– Ох, дядя, да если бы я знал-то? А впрочем, я благодарю тебя за предоставленный жизненный урок. Искренне благодарю! – с почтенным преклонением, не мешкая, промолвил Владиус.
– Так-так! Ну что же, я принимаю твою благодарность, племянник, и вдвойне радуюсь тому, что мой урок для тебя, вижу, даром не прошёл! Молодец! Быстро уясняешь! Эх, и вот каково мне будет после моей сенаторской школы в будущем тебя отдавать на растерзание в армейскую пучину? Неужели и правда будет такова воля наших богов?! Что же, поживём – увидим! Да, кстати, насчёт императорской речи не волнуйся. Ты немного потерял. Принцепс, как обычно, я уверен, вещает всем о неизменности избранного пути величия империи, так сказать, сохранении Августова мира или же, другими словами, продолжении пакс Романа, и ещё, стало быть, обещает обеспечить благополучие всем имущим. А неимущим в знак пущего умиротворения их бедных душ в конце благопристойной речи, как водится, обещает раздать вдоволь бесплатного хлеба. И через некоторое время устроить и зрелища. Всё как водится. Ха-ха-ха! Ты ещё не утомился, мой юный друг? Вижу, что нет, тогда я предлагаю нам вдвоём, излишне не медля, наконец-таки отправиться на торговые римские базары в поисках нарядных облачений к званому вечеру. Потому как они нам просто необходимы. Да и городские термы нам также не мешало бы посетить. Ну что, Владиус, в путь?!

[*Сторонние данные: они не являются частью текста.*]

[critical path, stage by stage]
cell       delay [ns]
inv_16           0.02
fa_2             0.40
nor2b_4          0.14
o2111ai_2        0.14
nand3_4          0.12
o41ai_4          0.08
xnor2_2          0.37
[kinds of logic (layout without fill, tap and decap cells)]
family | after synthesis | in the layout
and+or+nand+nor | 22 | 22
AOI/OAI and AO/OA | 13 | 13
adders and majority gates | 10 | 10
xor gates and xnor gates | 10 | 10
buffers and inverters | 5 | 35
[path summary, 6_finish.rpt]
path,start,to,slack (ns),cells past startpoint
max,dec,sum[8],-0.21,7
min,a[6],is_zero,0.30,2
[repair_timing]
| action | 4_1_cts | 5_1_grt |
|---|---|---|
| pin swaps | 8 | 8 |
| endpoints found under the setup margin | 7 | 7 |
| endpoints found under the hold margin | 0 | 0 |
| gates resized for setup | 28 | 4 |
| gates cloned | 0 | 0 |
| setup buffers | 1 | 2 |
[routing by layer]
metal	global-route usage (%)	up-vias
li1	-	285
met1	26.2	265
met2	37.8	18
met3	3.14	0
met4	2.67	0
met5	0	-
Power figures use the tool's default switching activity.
`src/design/bb3_pkg.sv`:
```
`default_nettype none

package bb3_pkg;

  localparam int MAX_WIDTH   = 1024;
  localparam int MAX_HEIGHT  = 1024;
  localparam int PIX_W       = 8;
  localparam int COORD_W     = $clog2(MAX_WIDTH);
  localparam int DIM_W       = 11;
  localparam int SUM_W       = 12;
  localparam int APB_DATA_W  = 32;
  localparam int APB_ADDR_W  = 3;
  localparam int QUEUE_DEPTH = 4;
  localparam int QPTR_W      = $clog2(QUEUE_DEPTH);
  localparam int QCNT_W      = QPTR_W + 1;

  // floor(s / 9) as (s * 3641) >> 15, exact for any sum of nine pixels
  localparam logic [SUM_W-1:0] DIV9_MUL   = 12'd3641;
  localparam int               DIV9_SHIFT = 15;

  // register indexes
  localparam logic REG_WIDTH  = 1'b0;
  localparam logic REG_HEIGHT = 1'b1;

  // result slots one pixel can release, in delivery order
  localparam int OUT_UL = 0;  // (x-1, y-1)
  localparam int OUT_UR = 1;  // (x,   y-1), right edge
  localparam int OUT_LL = 2;  // (x-1, y),   last row
  localparam int OUT_LR = 3;  // (x,   y),   last pixel of frame
  localparam int NUM_OUTS = 4;

  typedef logic [PIX_W-1:0]   pix_t;
  typedef logic [COORD_W-1:0] coord_t;

  typedef struct packed {
    coord_t w_last;
    coord_t h_last;
  } geom_t;

  typedef struct packed {
    pix_t [2:0][2:0]     win;    // [column x-2..x][lane cur, prior, older]
    coord_t              x;
    coord_t              y;
    logic                x_one;
    logic                x_zero;
    logic                y_one;
    logic                y_zero;
    logic [NUM_OUTS-1:0] outs;
  } job_t;

  function automatic coord_t dim_last(input logic [DIM_W-1:0] v, input int maxv);
    coord_t r;
    if (v == '0) begin
      r = '0;
    end else if (v > DIM_W'(maxv)) begin
      r = COORD_W'(maxv - 1);
    end else begin
      r = COORD_W'(v - 1'b1);
    end
    return r;
  endfunction

  function automatic pix_t div9(input logic [SUM_W-1:0] s);
    logic [2*SUM_W-1:0] p;
    p = {{SUM_W{1'b0}}, s} * {{SUM_W{1'b0}}, DIV9_MUL};
    return p[DIV9_SHIFT +: PIX_W];
  endfunction

endpackage

`default_nettype wire

```
`src/design/bb3_queue.sv`:
```
`default_nettype none

module bb3_queue (
  input  logic                        clk,
  input  logic                        rst,
  input  logic                        push,
  input  bb3_pkg::job_t               job_in,
  input  logic                        pop,
  output bb3_pkg::job_t               head,
  output logic                        head_valid,
  output logic [bb3_pkg::QCNT_W-1:0]  level
);

  bb3_pkg::job_t              entries [bb3_pkg::QUEUE_DEPTH];
  logic [bb3_pkg::QPTR_W-1:0] wr_ptr;
  logic [bb3_pkg::QPTR_W-1:0] rd_ptr;

  assign head       = entries[rd_ptr];
  assign head_valid = level != '0;

  always_ff @(posedge clk) begin
    if (push) begin
      entries[wr_ptr] <= job_in;
    end
  end

  always_ff @(posedge clk) begin
    if (rst) begin
      wr_ptr <= '0;
      rd_ptr <= '0;
      level  <= '0;
    end else begin
      if (push) begin
        wr_ptr <= wr_ptr + 1'b1;
      end
      if (pop) begin
        rd_ptr <= rd_ptr + 1'b1;
      end
      case ({push, pop})
        2'b10:   level <= level + 1'b1;
        2'b01:   level <= level - 1'b1;
        default: level <= level;
      endcase
    end
  end

endmodule

`default_nettype wire

```
`config.mk`:
```
export PLATFORM = sky130hd
export DESIGN_NAME = bb3_queue
export DESIGN_NICKNAME = d
export VERILOG_FILES = /design/src/design/bb3_pkg.sv /design/src/design/bb3_queue.sv
export SDC_FILE = /design/constraint.sdc
export NUM_CORES = 1
export LEC_CHECK = 0
export BUFFER_PORTS_ARGS = -buffer_cell sky130_fd_sc_hd__buf_2
export CAP_MARGIN = 20
export CORE_MARGIN = 2
export CORE_UTILIZATION = 36
export DETAILED_ROUTE_END_ITERATION = 7
export PLACE_DENSITY = 0.53
export SLEW_MARGIN = 10
export SYNTH_ARGS = -nofsm -noshare
export SYNTH_HDL_FRONTEND = slang
export SYNTH_SLANG_ARGS = --single-unit
```
`constraint.sdc`:
```
create_clock -name clk -period 3.2 [get_ports clk]
set_clock_uncertainty 0.2 [all_clocks]
set_input_delay 0.16 -clock clk [delete_from_list [all_inputs] [get_ports clk]]
set_output_delay 0.16 -clock clk [all_outputs]
set_load 0.01 [all_outputs]
```
== Yosys cells after proc, flatten, opt, wreduce, memory -nomap -nowiden ==
Memory sizes are Yosys's and may differ from the RTL's. A register that Yosys moved wholly into a read port is not among the register bits.
Index checks and enable logic that the tools add are counted.

* $add $sub $neg: 4
* Eq/ne operators: 2
* Muxes and demuxes: 5
* Reduce and logical (&&, ||, !) cells: 2

{| class="wikitable"
|+ Operators with widths
! operator !! number
|-
| $pmux W3 S2 || 1
|-
| $add A2 B1 Y2 const B || 2
|-
| $mux W2 || 2
|-
| $add A3 B1 Y3 const B || 1
|-
| $reduce_bool A3 Y1 || 1
|-
| $sub A3 B1 Y3 const B || 1
|-
| $eq A2 B1 Y1 const B || 1
|-
| $eq A2 B2 Y1 const B || 1
|-
| $mux W1 || 2
|-
| $reduce_bool A2 Y1 || 1
|}

* Flip-flop bits (word level): 7
* RAM bits: 400
* Bits of input ports: 104
* Output and inout port bits: 104
* Logic and storage cells: 17
* Memories kept: 1

{| class="wikitable"
|+ Memories
! name !! depth !! bits a word !! read ports !! clocked after memory_dff !! write ports !! line !! source
|-
| entries || 4 || 100 || 1 || 1 || 1 || bb3_queue.sv:14 || <nowiki>bb3_pkg::job_t entries [bb3_pkg::QUEUE_DEPTH];</nowiki>
|}

== Longest topological paths before layout ==
* Depth in word-level cells: 3
* Depth in mapped cells: 7
* Depth with buffers taken out: 7

== Least setup slack after synthesis ==
No wires, ideal clock.

* Kind: register to register
* Start point: register wr_ptr[0] (netlist name)
* End point: memory entries[0][0] (netlist name) (enable)
* Library setup time: 0.470 ns
* Arrival time: 2.854 ns
* Data required time: 2.530 ns
* Slack: -0.323 ns
* Stages on the path, launching flop included: 4
* Buffers on the path: 0
* Clock period less this slack: 3.523 ns
* Cells stage by stage: dfxtp_1 -> inv_1 -> ha_1 -> and2_1

{| class="wikitable"
|+ RTL lines
! what !! line !! source
|-
| start, declared || bb3_queue.sv:15 || <nowiki>logic [bb3_pkg::QPTR_W-1:0] wr_ptr;</nowiki>
|-
| start signal, assigned || bb3_queue.sv:34 || <nowiki>wr_ptr <= wr_ptr + 1'b1;</nowiki>
|-
| end, declared || bb3_queue.sv:14 ||
|}

Straight into the memory's write port.
**src/design/bb3_pkg.sv**
```systemverilog
`default_nettype none

package bb3_pkg;

  localparam int MAX_WIDTH   = 1024;
  localparam int MAX_HEIGHT  = 1024;
  localparam int PIX_W       = 8;
  localparam int COORD_W     = $clog2(MAX_WIDTH);
  localparam int DIM_W       = 11;
  localparam int SUM_W       = 12;
  localparam int APB_DATA_W  = 32;
  localparam int APB_ADDR_W  = 3;
  localparam int QUEUE_DEPTH = 4;
  localparam int QPTR_W      = $clog2(QUEUE_DEPTH);
  localparam int QCNT_W      = QPTR_W + 1;

  // floor(s / 9) as (s * 3641) >> 15, exact for any sum of nine pixels
  localparam logic [SUM_W-1:0] DIV9_MUL   = 12'd3641;
  localparam int               DIV9_SHIFT = 15;

  // register indexes
  localparam logic REG_WIDTH  = 1'b0;
  localparam logic REG_HEIGHT = 1'b1;

  // result slots one pixel can release, in delivery order
  localparam int OUT_UL = 0;  // (x-1, y-1)
  localparam int OUT_UR = 1;  // (x,   y-1), right edge
  localparam int OUT_LL = 2;  // (x-1, y),   last row
  localparam int OUT_LR = 3;  // (x,   y),   last pixel of frame
  localparam int NUM_OUTS = 4;

  typedef logic [PIX_W-1:0]   pix_t;
  typedef logic [COORD_W-1:0] coord_t;

  typedef struct packed {
    coord_t w_last;
    coord_t h_last;
  } geom_t;

  typedef struct packed {
    pix_t [2:0][2:0]     win;    // [column x-2..x][lane cur, prior, older]
    coord_t              x;
    coord_t              y;
    logic                x_one;
    logic                x_zero;
    logic                y_one;
    logic                y_zero;
    logic [NUM_OUTS-1:0] outs;
  } job_t;

  function automatic coord_t dim_last(input logic [DIM_W-1:0] v, input int maxv);
    coord_t r;
    if (v == '0) begin
      r = '0;
    end else if (v > DIM_W'(maxv)) begin
      r = COORD_W'(maxv - 1);
    end else begin
      r = COORD_W'(v - 1'b1);
    end
    return r;
  endfunction

  function automatic pix_t div9(input logic [SUM_W-1:0] s);
    logic [2*SUM_W-1:0] p;
    p = {{SUM_W{1'b0}}, s} * {{SUM_W{1'b0}}, DIV9_MUL};
    return p[DIV9_SHIFT +: PIX_W];
  endfunction

endpackage

`default_nettype wire

```
**src/design/bb3_res_if.sv**
```systemverilog
`default_nettype none

interface bb3_res_if;
  logic                        valid;
  logic                        ready;
  logic [bb3_pkg::PIX_W-1:0]   pixel_out;
  logic [bb3_pkg::COORD_W-1:0] out_col;
  logic [bb3_pkg::COORD_W-1:0] out_row;
  logic                        run_last;
  logic                        frame_done;

  modport source (output valid, output pixel_out, output out_col, output out_row,
                  output run_last, output frame_done, input ready);
  modport sink   (input valid, input pixel_out, input out_col, input out_row,
                  input run_last, input frame_done, output ready);
endinterface

`default_nettype wire

```
**src/design/bb3_back.sv**
```systemverilog
`default_nettype none

module bb3_back (
  input  logic          clk,
  input  logic          rst,
  input  logic          q_valid,
  input  bb3_pkg::job_t head,
  output logic          pop,
  bb3_res_if.source     results
);

  bb3_pkg::job_t                 cur;
  logic [bb3_pkg::NUM_OUTS-1:0]  rem;
  logic                          cur_valid;
  logic [bb3_pkg::NUM_OUTS-1:0]  sel;
  logic [bb3_pkg::NUM_OUTS-1:0]  rem_after;
  logic                          cx_left;
  logic                          cy_up;
  logic                          last;
  logic [1:0]                    cidx [3];
  logic [1:0]                    lidx [3];
  logic [bb3_pkg::SUM_W-1:0]     col_sum [3];
  logic [bb3_pkg::SUM_W-1:0]     total;
  logic                          issue;

  logic                          sum_valid;
  logic [bb3_pkg::SUM_W-1:0]     sum_val;
  bb3_pkg::coord_t               s_col;
  bb3_pkg::coord_t               s_row;
  logic                          s_last;
  logic                          s_done;
  logic                          sum_adv;
  logic                          out_adv;
  logic                          out_valid;

  // lowest pending slot goes next
  assign sel       = rem & (~rem + 1'b1);
  assign rem_after = rem & ~sel;
  assign last      = rem_after == '0;
  assign cx_left   = sel[bb3_pkg::OUT_UL] || sel[bb3_pkg::OUT_LL];
  assign cy_up     = sel[bb3_pkg::OUT_UL] || sel[bb3_pkg::OUT_UR];

  // clamp window columns and rows to the frame edges
  always_comb begin
    if (cx_left) begin
      cidx[0] = cur.x_one ? 2'd1 : 2'd0;
      cidx[1] = 2'd1;
      cidx[2] = 2'd2;
    end else begin
      cidx[0] = cur.x_zero ? 2'd2 : 2'd1;
      cidx[1] = 2'd2;
      cidx[2] = 2'd2;
    end
    if (cy_up) begin
      lidx[0] = cur.y_one ? 2'd1 : 2'd2;
      lidx[1] = 2'd1;
      lidx[2] = 2'd0;
    end else begin
      lidx[0] = cur.y_zero ? 2'd0 : 2'd1;
      lidx[1] = 2'd0;
      lidx[2] = 2'd0;
    end
  end

  always_comb begin
    for (int i = 0; i < 3; i++) begin
      col_sum[i] = bb3_pkg::SUM_W'(cur.win[cidx[i]][lidx[0]])
                 + bb3_pkg::SUM_W'(cur.win[cidx[i]][lidx[1]])
                 + bb3_pkg::SUM_W'(cur.win[cidx[i]][lidx[2]]);
    end
    total = col_sum[0] + col_sum[1] + col_sum[2];
  end

  assign out_adv = !out_valid || results.ready;
  assign sum_adv = !sum_valid || out_adv;
  assign issue   = cur_valid && sum_adv;
  assign pop     = q_valid && (!cur_valid || (issue && last));

  always_ff @(posedge clk) begin
    if (rst) begin
      cur_valid <= 1'b0;
      sum_valid <= 1'b0;
      out_valid <= 1'b0;
    end else begin
      if (pop) begin
        cur_valid <= 1'b1;
      end else if (issue && last) begin
        cur_valid <= 1'b0;
      end
      if (sum_adv) begin
        sum_valid <= issue;
      end
      if (out_adv) begin
        out_valid <= sum_valid;
      end
    end
  end

  always_ff @(posedge clk) begin
    if (pop) begin
      cur <= head;
      rem <= head.outs;
    end else if (issue) begin
      rem <= rem_after;
    end
    if (issue) begin
      sum_val <= total;
      s_col   <= cx_left ? cur.x - 1'b1 : cur.x;
      s_row   <= cy_up ? cur.y - 1'b1 : cur.y;
      s_last  <= last;
      s_done  <= sel[bb3_pkg::OUT_LR];
    end
    if (out_adv && sum_valid) begin
      results.pixel_out  <= bb3_pkg::div9(sum_val);
      results.out_col    <= s_col;
      results.out_row    <= s_row;
      results.run_last   <= s_last;
      results.frame_done <= s_done;
    end
  end

  assign results.valid = out_valid;

endmodule

`default_nettype wire

```
**src/flat_wrapper.sv**
```systemverilog
// flat-port wrapper written by rule: the top's interface ports become plain ports
module bb3_back_flat 
  (clk, rst, q_valid, head, pop, results_valid, results_pixel_out, results_out_col, results_out_row, results_run_last, results_frame_done, results_ready);
  bb3_res_if results_i ();
  input  logic clk;
  input  logic rst;
  input  logic q_valid;
  input  bb3_pkg::job_t head;
  output logic pop;
  output wire logic [$bits(results_i.valid)-1:0] results_valid;
  output wire logic [$bits(results_i.pixel_out)-1:0] results_pixel_out;
  output wire logic [$bits(results_i.out_col)-1:0] results_out_col;
  output wire logic [$bits(results_i.out_row)-1:0] results_out_row;
  output wire logic [$bits(results_i.run_last)-1:0] results_run_last;
  output wire logic [$bits(results_i.frame_done)-1:0] results_frame_done;
  input wire logic [$bits(results_i.ready)-1:0] results_ready;
  assign results_valid = results_i.valid;
  assign results_pixel_out = results_i.pixel_out;
  assign results_out_col = results_i.out_col;
  assign results_out_row = results_i.out_row;
  assign results_run_last = results_i.run_last;
  assign results_frame_done = results_i.frame_done;
  assign results_i.ready = results_ready;
  bb3_back u_core (.clk(clk), .rst(rst), .q_valid(q_valid), .head(head), .pop(pop), .results(results_i));
endmodule
```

– В путь, дядя, я ко всему этому с нетерпением готов!
И, услышав столь благоговейные слова из уст племянника, Овидий молча им мысленно возрадовался и, загадочно и в то же время торжествующе улыбнувшись застывшему в дальнейшем ожидании племяннику, повлёк его за собой в сторону дальнего края храмовой площади. Прямиком навстречу ожидавших свершения многих дел! И словно в дивном сказочном сне, перед мысленным взором Владиуса вновь лихо пронеслись приправленные далёкими отголосками шумных городских улиц многолюдные торговые рынки. И будто обрамлённые магией сладострастия приятные часы, проведённые в приятном купании и здравом отдыхе изнутри выложенных мрамором и украшенных изумительной мозаикой и различными скульптурами и статуями величественных Терм Тита. Прокручивая в голове мысленный водоворот, состоящий из ожиданий долгожданного вечера, а также отпечатавшихся в памяти приятных ноток проведённых в жарком кальдариуме с последующим охлаждением тела в фригидариуме и наслаждением от намазывания и соскабливания ароматических лечебных масел, Владиус так замечтался, что толком и не заметил путь к месту назначения благоухающего празднества. И только перед самым входом в роскошную виллу молодой римлянин наконец-то пришёл в себя, в этот же момент поблизости услышал до боли хорошо знакомый и на корню пресекающий всякого рода отвлекающие мысленные затеи эхом пронёсшийся родственный звучный оклик:
– Владиус, ну что ты там встал как неживой, словно предавшись чувству нерешимости. Поздно, мой дорогой племянник, отступать от намеченных судьбой деяний. Ну же, давай соберись и ступай за мной! А то мы и так уж довольно припозднились. И поправь свою тогу.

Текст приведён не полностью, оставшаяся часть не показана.